DATA LISTING:
- Opening Delimiter -

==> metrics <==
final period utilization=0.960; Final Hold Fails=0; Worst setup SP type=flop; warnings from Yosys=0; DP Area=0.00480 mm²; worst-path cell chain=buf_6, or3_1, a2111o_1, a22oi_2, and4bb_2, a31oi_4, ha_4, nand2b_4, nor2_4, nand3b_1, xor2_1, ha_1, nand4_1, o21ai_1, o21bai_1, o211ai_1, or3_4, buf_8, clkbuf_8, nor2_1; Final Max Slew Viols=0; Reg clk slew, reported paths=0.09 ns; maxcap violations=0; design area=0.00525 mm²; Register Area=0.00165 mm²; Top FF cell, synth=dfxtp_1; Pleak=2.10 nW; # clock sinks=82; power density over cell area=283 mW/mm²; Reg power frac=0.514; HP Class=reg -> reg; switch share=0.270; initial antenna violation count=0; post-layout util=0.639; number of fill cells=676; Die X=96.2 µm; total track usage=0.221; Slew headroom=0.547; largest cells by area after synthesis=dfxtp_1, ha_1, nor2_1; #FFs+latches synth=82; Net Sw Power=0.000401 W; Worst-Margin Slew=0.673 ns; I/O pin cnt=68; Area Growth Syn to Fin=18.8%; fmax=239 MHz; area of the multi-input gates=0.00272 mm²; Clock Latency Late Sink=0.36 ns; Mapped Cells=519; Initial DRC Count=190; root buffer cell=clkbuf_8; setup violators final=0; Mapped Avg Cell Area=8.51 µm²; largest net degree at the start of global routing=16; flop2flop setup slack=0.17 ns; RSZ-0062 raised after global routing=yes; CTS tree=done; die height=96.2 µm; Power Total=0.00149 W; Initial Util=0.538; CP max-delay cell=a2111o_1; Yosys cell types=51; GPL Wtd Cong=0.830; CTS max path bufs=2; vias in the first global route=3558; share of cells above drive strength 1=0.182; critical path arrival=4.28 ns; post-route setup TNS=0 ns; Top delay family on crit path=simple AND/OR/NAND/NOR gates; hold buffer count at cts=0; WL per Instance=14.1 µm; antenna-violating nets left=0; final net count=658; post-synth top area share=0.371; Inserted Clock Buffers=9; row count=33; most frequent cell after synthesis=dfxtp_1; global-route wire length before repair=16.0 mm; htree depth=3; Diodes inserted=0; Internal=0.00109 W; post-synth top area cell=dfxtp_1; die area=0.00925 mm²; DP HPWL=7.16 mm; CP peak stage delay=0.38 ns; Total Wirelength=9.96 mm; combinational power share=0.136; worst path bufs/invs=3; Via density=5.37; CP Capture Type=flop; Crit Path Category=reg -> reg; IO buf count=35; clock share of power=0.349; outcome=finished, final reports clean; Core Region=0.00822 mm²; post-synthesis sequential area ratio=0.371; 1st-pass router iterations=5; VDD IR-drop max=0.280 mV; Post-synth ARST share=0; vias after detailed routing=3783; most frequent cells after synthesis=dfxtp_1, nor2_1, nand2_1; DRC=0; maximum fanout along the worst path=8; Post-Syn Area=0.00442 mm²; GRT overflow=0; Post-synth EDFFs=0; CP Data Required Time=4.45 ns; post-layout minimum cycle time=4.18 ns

- Closing Delimiter -
- Opening Delimiter -

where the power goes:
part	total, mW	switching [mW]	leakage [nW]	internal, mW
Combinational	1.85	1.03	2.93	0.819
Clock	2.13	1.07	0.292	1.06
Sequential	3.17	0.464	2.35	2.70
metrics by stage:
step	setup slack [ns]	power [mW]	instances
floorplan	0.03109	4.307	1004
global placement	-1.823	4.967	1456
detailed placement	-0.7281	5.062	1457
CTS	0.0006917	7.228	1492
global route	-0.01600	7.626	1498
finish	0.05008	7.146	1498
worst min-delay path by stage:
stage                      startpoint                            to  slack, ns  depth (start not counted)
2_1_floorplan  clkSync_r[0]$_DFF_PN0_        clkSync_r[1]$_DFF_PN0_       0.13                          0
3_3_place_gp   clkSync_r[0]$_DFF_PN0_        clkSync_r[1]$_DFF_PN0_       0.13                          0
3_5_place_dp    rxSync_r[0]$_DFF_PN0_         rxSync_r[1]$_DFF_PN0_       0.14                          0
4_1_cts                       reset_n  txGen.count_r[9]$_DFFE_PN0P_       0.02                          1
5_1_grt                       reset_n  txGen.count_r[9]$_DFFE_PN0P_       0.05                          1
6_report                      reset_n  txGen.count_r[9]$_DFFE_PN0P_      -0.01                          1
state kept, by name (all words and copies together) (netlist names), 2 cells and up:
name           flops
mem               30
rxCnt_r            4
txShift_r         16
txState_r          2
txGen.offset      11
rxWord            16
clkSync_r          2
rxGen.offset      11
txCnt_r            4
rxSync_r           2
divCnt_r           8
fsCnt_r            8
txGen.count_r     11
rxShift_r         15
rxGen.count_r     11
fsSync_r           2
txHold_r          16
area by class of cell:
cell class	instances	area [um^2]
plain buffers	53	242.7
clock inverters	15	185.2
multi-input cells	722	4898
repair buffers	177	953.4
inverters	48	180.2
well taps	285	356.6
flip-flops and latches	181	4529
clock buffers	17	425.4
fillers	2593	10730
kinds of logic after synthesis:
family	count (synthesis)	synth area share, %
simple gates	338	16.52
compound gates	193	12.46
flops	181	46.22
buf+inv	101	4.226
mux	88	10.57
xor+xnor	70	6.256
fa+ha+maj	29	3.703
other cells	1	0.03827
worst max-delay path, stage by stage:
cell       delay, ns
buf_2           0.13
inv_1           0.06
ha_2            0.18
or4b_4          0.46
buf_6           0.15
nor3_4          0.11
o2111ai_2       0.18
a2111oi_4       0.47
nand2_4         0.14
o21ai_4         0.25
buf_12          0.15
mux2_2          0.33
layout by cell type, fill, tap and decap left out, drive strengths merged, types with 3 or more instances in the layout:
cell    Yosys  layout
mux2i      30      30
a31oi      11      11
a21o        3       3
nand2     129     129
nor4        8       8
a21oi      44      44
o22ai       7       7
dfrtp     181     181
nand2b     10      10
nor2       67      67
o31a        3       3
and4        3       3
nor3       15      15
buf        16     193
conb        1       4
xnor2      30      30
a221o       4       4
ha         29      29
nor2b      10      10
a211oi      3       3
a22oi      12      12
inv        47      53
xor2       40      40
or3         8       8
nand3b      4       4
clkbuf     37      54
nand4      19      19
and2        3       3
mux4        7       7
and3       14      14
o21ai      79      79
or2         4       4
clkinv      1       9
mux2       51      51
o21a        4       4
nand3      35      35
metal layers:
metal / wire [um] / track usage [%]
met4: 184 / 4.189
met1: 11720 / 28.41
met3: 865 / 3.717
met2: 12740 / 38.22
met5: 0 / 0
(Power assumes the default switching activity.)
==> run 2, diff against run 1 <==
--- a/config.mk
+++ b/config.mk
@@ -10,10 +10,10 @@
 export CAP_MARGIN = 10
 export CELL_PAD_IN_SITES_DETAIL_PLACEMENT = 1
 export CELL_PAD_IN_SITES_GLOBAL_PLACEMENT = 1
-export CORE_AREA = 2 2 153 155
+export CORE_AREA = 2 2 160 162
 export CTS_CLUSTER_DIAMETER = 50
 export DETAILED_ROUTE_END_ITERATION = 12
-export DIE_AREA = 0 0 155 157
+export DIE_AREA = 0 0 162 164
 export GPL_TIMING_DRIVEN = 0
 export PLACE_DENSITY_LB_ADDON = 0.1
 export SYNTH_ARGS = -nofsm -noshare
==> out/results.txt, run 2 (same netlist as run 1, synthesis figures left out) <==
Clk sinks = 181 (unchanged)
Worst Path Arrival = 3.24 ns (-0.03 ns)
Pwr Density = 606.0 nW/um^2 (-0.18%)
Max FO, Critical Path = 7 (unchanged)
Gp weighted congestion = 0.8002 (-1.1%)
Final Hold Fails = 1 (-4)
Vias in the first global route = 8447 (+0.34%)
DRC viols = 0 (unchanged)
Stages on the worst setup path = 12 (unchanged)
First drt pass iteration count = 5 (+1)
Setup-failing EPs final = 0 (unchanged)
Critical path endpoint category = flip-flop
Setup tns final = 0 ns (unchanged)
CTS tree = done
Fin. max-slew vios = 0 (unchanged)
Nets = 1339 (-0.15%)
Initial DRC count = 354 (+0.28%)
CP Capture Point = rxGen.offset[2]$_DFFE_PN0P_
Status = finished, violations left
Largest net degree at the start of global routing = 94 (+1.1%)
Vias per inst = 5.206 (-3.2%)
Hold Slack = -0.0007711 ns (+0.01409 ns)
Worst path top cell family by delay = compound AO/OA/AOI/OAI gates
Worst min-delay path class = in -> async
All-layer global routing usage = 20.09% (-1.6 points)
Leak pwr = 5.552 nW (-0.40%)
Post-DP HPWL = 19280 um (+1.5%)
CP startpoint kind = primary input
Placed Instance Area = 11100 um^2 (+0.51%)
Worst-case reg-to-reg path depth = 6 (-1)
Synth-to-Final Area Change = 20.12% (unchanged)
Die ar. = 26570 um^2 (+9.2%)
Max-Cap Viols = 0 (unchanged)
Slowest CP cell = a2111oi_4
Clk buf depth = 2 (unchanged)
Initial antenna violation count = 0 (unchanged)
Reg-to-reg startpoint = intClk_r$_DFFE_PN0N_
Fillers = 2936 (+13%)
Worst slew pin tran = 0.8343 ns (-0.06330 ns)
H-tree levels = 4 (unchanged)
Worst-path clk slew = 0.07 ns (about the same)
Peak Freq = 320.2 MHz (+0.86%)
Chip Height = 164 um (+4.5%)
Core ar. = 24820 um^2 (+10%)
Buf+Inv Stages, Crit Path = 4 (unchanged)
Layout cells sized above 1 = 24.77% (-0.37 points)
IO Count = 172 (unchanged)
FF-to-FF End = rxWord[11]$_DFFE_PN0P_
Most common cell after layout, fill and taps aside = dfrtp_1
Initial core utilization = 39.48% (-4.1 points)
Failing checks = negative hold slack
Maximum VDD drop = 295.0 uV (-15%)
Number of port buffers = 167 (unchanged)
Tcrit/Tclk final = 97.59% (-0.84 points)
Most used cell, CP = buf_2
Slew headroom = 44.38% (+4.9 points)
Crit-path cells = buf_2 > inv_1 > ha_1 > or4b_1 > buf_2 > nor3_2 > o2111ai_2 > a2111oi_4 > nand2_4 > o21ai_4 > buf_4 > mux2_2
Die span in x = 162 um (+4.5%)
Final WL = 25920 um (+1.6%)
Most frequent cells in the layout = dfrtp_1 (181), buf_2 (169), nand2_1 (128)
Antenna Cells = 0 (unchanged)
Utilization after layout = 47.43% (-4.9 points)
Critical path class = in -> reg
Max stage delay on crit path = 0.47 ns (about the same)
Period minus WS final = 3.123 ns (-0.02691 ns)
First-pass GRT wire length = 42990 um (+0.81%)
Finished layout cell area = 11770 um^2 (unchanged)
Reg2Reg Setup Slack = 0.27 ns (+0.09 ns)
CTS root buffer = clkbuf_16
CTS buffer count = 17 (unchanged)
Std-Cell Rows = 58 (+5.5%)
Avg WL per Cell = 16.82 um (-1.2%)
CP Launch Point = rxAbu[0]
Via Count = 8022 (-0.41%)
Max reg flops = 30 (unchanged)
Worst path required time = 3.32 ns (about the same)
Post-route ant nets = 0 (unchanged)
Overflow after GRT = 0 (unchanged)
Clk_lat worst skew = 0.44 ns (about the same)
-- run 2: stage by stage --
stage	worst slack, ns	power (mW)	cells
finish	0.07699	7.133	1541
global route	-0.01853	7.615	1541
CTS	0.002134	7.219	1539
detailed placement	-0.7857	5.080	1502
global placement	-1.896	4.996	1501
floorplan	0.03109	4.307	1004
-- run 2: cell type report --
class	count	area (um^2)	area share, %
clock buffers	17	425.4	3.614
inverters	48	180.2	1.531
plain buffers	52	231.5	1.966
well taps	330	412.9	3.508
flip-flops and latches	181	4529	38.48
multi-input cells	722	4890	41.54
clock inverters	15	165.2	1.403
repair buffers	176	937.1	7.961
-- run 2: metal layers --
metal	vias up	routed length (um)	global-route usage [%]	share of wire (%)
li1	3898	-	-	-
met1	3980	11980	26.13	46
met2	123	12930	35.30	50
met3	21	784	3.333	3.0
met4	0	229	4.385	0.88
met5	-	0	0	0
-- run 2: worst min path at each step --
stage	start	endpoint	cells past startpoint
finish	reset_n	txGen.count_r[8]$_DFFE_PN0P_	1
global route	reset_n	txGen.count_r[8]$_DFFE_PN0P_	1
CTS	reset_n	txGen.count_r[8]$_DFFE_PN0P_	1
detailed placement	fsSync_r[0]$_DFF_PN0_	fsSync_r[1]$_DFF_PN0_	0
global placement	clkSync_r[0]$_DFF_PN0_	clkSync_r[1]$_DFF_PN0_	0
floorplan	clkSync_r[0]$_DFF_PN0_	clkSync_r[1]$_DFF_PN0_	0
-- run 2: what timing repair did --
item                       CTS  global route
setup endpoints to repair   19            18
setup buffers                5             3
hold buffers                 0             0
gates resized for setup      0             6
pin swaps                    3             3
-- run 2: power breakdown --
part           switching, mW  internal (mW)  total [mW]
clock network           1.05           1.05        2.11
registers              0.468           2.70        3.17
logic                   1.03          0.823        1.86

- Closing Delimiter -

AIM OF THE EXERCISE: Which lines in the records above include the word "export"? Copy them out.

SOLUTION FOR THIS PROBLEM:
 export CAP_MARGIN = 10
 export CELL_PAD_IN_SITES_DETAIL_PLACEMENT = 1
 export CELL_PAD_IN_SITES_GLOBAL_PLACEMENT = 1
-export CORE_AREA = 2 2 153 155
+export CORE_AREA = 2 2 160 162
 export CTS_CLUSTER_DIAMETER = 50
 export DETAILED_ROUTE_END_ITERATION = 12
-export DIE_AREA = 0 0 155 157
+export DIE_AREA = 0 0 162 164
 export GPL_TIMING_DRIVEN = 0
 export PLACE_DENSITY_LB_ADDON = 0.1
 export SYNTH_ARGS = -nofsm -noshare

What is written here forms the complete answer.